American travel writer (born 1980)

Stuart Schuffman (born December 16, 1980), also known as Broke-Ass Stuart, is an American travel writer, television host, poet, performer, and journalist based in San Francisco, California. He pioneered budget-living zines and books, created IFC's travel series Young, Broke & Beautiful (2011), and runs BrokeAssStuart.com as “Editor-in-Cheap.” He writes the dive-bar column for SFGate. In 2015, he received 18,211 votes (9.56%) in his San Francisco mayoral campaign.

In October 2025, the San Francisco Board of Supervisors officially declared October 17 to be "Broke-Ass Stuart Day" in San Francisco.

== Early life and education ==
Schuffman was born in Los Angeles and grew up in El Paso, Texas, and San Diego, California. He earned his B.A. in American Studies from the University of California, Santa Cruz.

== Career ==
Schuffman’s media journey began with zines: Broke-Ass Stuart's Guide to Living Cheaply in San Francisco, Volumes 1 (2004) and 2 (2005). Volume 2 won the San Francisco Bay Guardians Best Local Zine award in its 2005 Best of the Bay issue. These evolved into books published by Seven Footer Press: Broke-Ass Stuart's Guide to Living Cheaply in San Francisco (2007) and Broke-Ass Stuart's Guide to Living Cheaply in New York (2008).

He also contributed to Lonely Planet travel guides and has written for SF Bay Guardian and SF Weekly. He curates BrokeAssStuart.com as “Editor-in-Cheap” and writes the Dive-Bar column for SFGate.

From 2015 to 2021, he penned the “Broke-Ass City” column for the San Francisco Examiner. His bylines have appeared in Condé Nast Traveler, 7x7, SF Weekly, and The Bold Italic, amongst others.

=== Publications and zines ===

- Volume 1 & 2 of the Broke-Ass Stuart's Guide to Living Cheaply in San Francisco zine (2004–2005)
- Broke-Ass Stuart's Guide to Living Cheaply in San Francisco book (2007)
- Broke-Ass Stuart's Guide to Living Cheaply in New York City book (2008)
- Young, Broke & Beautiful: Broke-Ass Stuart’s Guide to Living Cheaply (2011), published alongside the IFC series
- Self-published zine Love Notes and Other Disasters (2014)
- Retrospective zine Slouching Towards Neverland (2022)
- Literary magazine The Dreams I Dreamt: Letters to San Francisco (2024)
- Forthcoming anthology The Worst of Broke-Ass Stuart (2025)

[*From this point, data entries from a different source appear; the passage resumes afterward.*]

`src/rtl/fifo_wr_arbiter_if.sv`:
```
// -----------------------------------------------------------------------------
// fifo_wr_arbiter_if
// Bundles the requester side and the FIFO write side of fifo_wr_arbiter.
//
// Signals:
//   req       requester -> arbiter  per-requester request, held while a word waits
//   req_data  requester -> arbiter  packed words, requester i at [i*DATA_WIDTH +: DATA_WIDTH]
//   fifo_full FIFO      -> arbiter  FIFO full flag
//   gnt       arbiter   -> requester one-hot accept strobe
//   wr        arbiter   -> FIFO     write strobe
//   wr_data   arbiter   -> FIFO     write word (zero when wr=0)
//   owner     arbiter   -> observer current / most recent burst owner
//   busy      arbiter   -> observer high while a burst is in progress
//
// Modports:
//   slave  : the arbiter's view
//   master : the environment's view (requesters + FIFO)
// -----------------------------------------------------------------------------
interface fifo_wr_arbiter_if #(
  parameter int NUM_REQ    = 4,
  parameter int DATA_WIDTH = 8
);
  localparam int OWN_W = $clog2(NUM_REQ);

  logic [NUM_REQ-1:0]            req;
  logic [NUM_REQ*DATA_WIDTH-1:0] req_data;
  logic                          fifo_full;
  logic [NUM_REQ-1:0]            gnt;
  logic                          wr;
  logic [DATA_WIDTH-1:0]         wr_data;
  logic [OWN_W-1:0]              owner;
  logic                          busy;

  modport slave (
    input  req,
    input  req_data,
    input  fifo_full,
    output gnt,
    output wr,
    output wr_data,
    output owner,
    output busy
  );

  modport master (
    output req,
    output req_data,
    output fifo_full,
    input  gnt,
    input  wr,
    input  wr_data,
    input  owner,
    input  busy
  );
endinterface

```
`src/rtl/fifo_wr_arbiter.sv`:
```
// -----------------------------------------------------------------------------
// fifo_wr_arbiter
// Shares one FIFO write port between NUM_REQ requesters. Arbitration is
// round-robin; the winner keeps the port for up to MAX_BURST accepted words.
// A write is never issued while the FIFO reports full.
//
// Ports:
//   clk    input   single clock
//   rst_n  input   synchronous, active-low reset
//   bus    slave   fifo_wr_arbiter_if: req, req_data, fifo_full in;
//                  gnt, wr, wr_data, owner, busy out
//
// Timing: an IDLE cycle is spent choosing the owner, so the first write of a
// burst appears one cycle after the request is seen; back-to-back bursts are
// separated by exactly one IDLE cycle.
// -----------------------------------------------------------------------------
module fifo_wr_arbiter #(
  parameter int NUM_REQ    = 4,
  parameter int DATA_WIDTH = 8,
  parameter int MAX_BURST  = 4
) (
  input  logic               clk,
  input  logic               rst_n,
  fifo_wr_arbiter_if.slave   bus
);

  localparam int OWN_W = $clog2(NUM_REQ);
  localparam int BC_W  = $clog2(MAX_BURST + 1);

  typedef enum logic [0:0] {
    S_IDLE  = 1'b0,
    S_BURST = 1'b1
  } state_t;

  // Registered state
  state_t            r_state;
  logic [OWN_W-1:0]  r_rr_ptr;
  logic [OWN_W-1:0]  r_owner;
  logic [BC_W-1:0]   r_beat_cnt;

  // Next-state values
  state_t            w_state_nxt;
  logic [OWN_W-1:0]  w_rr_ptr_nxt;
  logic [OWN_W-1:0]  w_owner_nxt;
  logic [BC_W-1:0]   w_beat_cnt_nxt;

  // Datapath / decode
  logic              w_pick_vld;
  logic [OWN_W-1:0]  w_pick_idx;
  logic              w_own_req;
  logic [DATA_WIDTH-1:0] w_own_data;
  logic              w_accept;
  logic [OWN_W-1:0]  w_owner_inc;
  logic [BC_W-1:0]   w_beat_inc;
  logic              w_last_beat;
  logic [NUM_REQ-1:0]    w_gnt;
  logic                  w_wr;
  logic [DATA_WIDTH-1:0] w_wr_data;

  // Round-robin pick: first set request at or above r_rr_ptr, wrapping.
  // Scanning the offsets from highest to lowest lets the smallest offset win.
  always_comb begin
    int               v_idx;
    logic [OWN_W-1:0] v_sel;
    w_pick_vld = 1'b0;
    w_pick_idx = '0;
    v_idx      = 0;
    v_sel      = '0;
    for (int k = NUM_REQ - 1; k >= 0; k--) begin
      v_idx = (int'(r_rr_ptr) + k) % NUM_REQ;
      v_sel = OWN_W'(v_idx);
      if (bus.req[v_sel]) begin
        w_pick_vld = 1'b1;
        w_pick_idx = v_sel;
      end
    end
  end

  // Owner's request and word, selected with a compare mux so any NUM_REQ works.
  always_comb begin
    w_own_req  = 1'b0;
    w_own_data = '0;
    for (int i = 0; i < NUM_REQ; i++) begin
      if (r_owner == OWN_W'(i)) begin
        w_own_req  = bus.req[i];
        w_own_data = bus.req_data[i*DATA_WIDTH +: DATA_WIDTH];
      end
    end
  end

  assign w_owner_inc = (r_owner == OWN_W'(NUM_REQ - 1)) ? '0 : r_owner + 1'b1;
  assign w_beat_inc  = r_beat_cnt + 1'b1;
  assign w_last_beat = (w_beat_inc == BC_W'(MAX_BURST));

  // Accept only in BURST, only for a pending owner word, only with FIFO room.
  // Reset gates the strobe so nothing is written during a reset cycle.
  assign w_accept = rst_n && (r_state == S_BURST) && w_own_req && !bus.fifo_full;

  // Next-state logic
  always_comb begin
    w_state_nxt    = r_state;
    w_rr_ptr_nxt   = r_rr_ptr;
    w_owner_nxt    = r_owner;
    w_beat_cnt_nxt = r_beat_cnt;
    unique case (r_state)
      S_IDLE: begin
        if (!bus.fifo_full && w_pick_vld) begin
          w_owner_nxt    = w_pick_idx;
          w_beat_cnt_nxt = '0;
          w_state_nxt    = S_BURST;
        end
      end
      S_BURST: begin
        if (!w_own_req) begin
          // Owner released: leave without taking a word this cycle.
          w_state_nxt  = S_IDLE;
          w_rr_ptr_nxt = w_owner_inc;
        end else if (w_accept) begin
          w_beat_cnt_nxt = w_beat_inc;
          if (w_last_beat) begin
            w_state_nxt  = S_IDLE;
            w_rr_ptr_nxt = w_owner_inc;
          end
        end
        // Otherwise the FIFO is full: hold everything and retry.
      end
      default: w_state_nxt = S_IDLE;
    endcase
  end

  // Output decode
  always_comb begin
    w_gnt     = '0;
    w_wr      = w_accept;
    w_wr_data = '0;
    if (w_accept) begin
      w_gnt[r_owner] = 1'b1;
      w_wr_data      = w_own_data;
    end
  end

  // State registers
  always_ff @(posedge clk) begin
    if (!rst_n) begin
      r_state    <= S_IDLE;
      r_rr_ptr   <= '0;
      r_owner    <= '0;
      r_beat_cnt <= '0;
    end else begin
      r_state    <= w_state_nxt;
      r_rr_ptr   <= w_rr_ptr_nxt;
      r_owner    <= w_owner_nxt;
      r_beat_cnt <= w_beat_cnt_nxt;
    end
  end

  assign bus.gnt     = w_gnt;
  assign bus.wr      = w_wr;
  assign bus.wr_data = w_wr_data;
  assign bus.owner   = r_owner;
  assign bus.busy    = (r_state == S_BURST);

endmodule

```
`src/flat_wrapper.sv`:
```
// flat-port wrapper written by rule: the top's interface ports become plain ports
module fifo_wr_arbiter_flat 
#(
  parameter int NUM_REQ    = 4,
  parameter int DATA_WIDTH = 8,
  parameter int MAX_BURST  = 4
)
  (clk, rst_n, bus_req, bus_req_data, bus_fifo_full, bus_gnt, bus_wr, bus_wr_data, bus_owner, bus_busy);
  fifo_wr_arbiter_if #(.NUM_REQ(NUM_REQ), .DATA_WIDTH(DATA_WIDTH)) bus_i ();
  input  logic clk;
  input  logic rst_n;
  input wire logic [$bits(bus_i.req)-1:0] bus_req;
  input wire logic [$bits(bus_i.req_data)-1:0] bus_req_data;
  input wire logic [$bits(bus_i.fifo_full)-1:0] bus_fifo_full;
  output wire logic [$bits(bus_i.gnt)-1:0] bus_gnt;
  output wire logic [$bits(bus_i.wr)-1:0] bus_wr;
  output wire logic [$bits(bus_i.wr_data)-1:0] bus_wr_data;
  output wire logic [$bits(bus_i.owner)-1:0] bus_owner;
  output wire logic [$bits(bus_i.busy)-1:0] bus_busy;
  assign bus_i.req = bus_req;
  assign bus_i.req_data = bus_req_data;
  assign bus_i.fifo_full = bus_fifo_full;
  assign bus_gnt = bus_i.gnt;
  assign bus_wr = bus_i.wr;
  assign bus_wr_data = bus_i.wr_data;
  assign bus_owner = bus_i.owner;
  assign bus_busy = bus_i.busy;
  fifo_wr_arbiter #(.NUM_REQ(NUM_REQ), .DATA_WIDTH(DATA_WIDTH), .MAX_BURST(MAX_BURST)) u_core (.clk(clk), .rst_n(rst_n), .bus(bus_i));
endmodule
```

== Television and web series ==
Schuffman co-created and hosted IFC's travel TV show Young, Broke & Beautiful (2011). While the Los Angeles Times described him as “a tireless self-promoter,” and the Boston Globe said the show was “straining too hard to be different,” KQED offered a more positive take: “Young, Broke & Beautiful brings Schuffman’s unique brand of adventurous budget travel to a more mainstream setting but mostly preserves his indie flair.”

In 2014, he began The Kind of Late Show with Broke-Ass Stuart, a live late-night variety show uploaded to YouTube. It featured guests such as Boots Riley and Kari Byron.

In 2019, he co-created and starred in the satirical web series Shaky Ground, which premiered at the Roxie Theater in San Francisco. It was given positive reviews by SF Weekly and the San Francisco Examiner.

== Mayoral campaign ==
In 2015, Schuffman ran for mayor of San Francisco, finishing fourth with 9.56% of the vote. He described his bid as a protest against corporate influence and neglect of affordable living. The ethics commission later issued a fine for a technical campaign filing error, which he explained as an inadvertent mistake saying, “I just didn’t know I couldn’t do that.”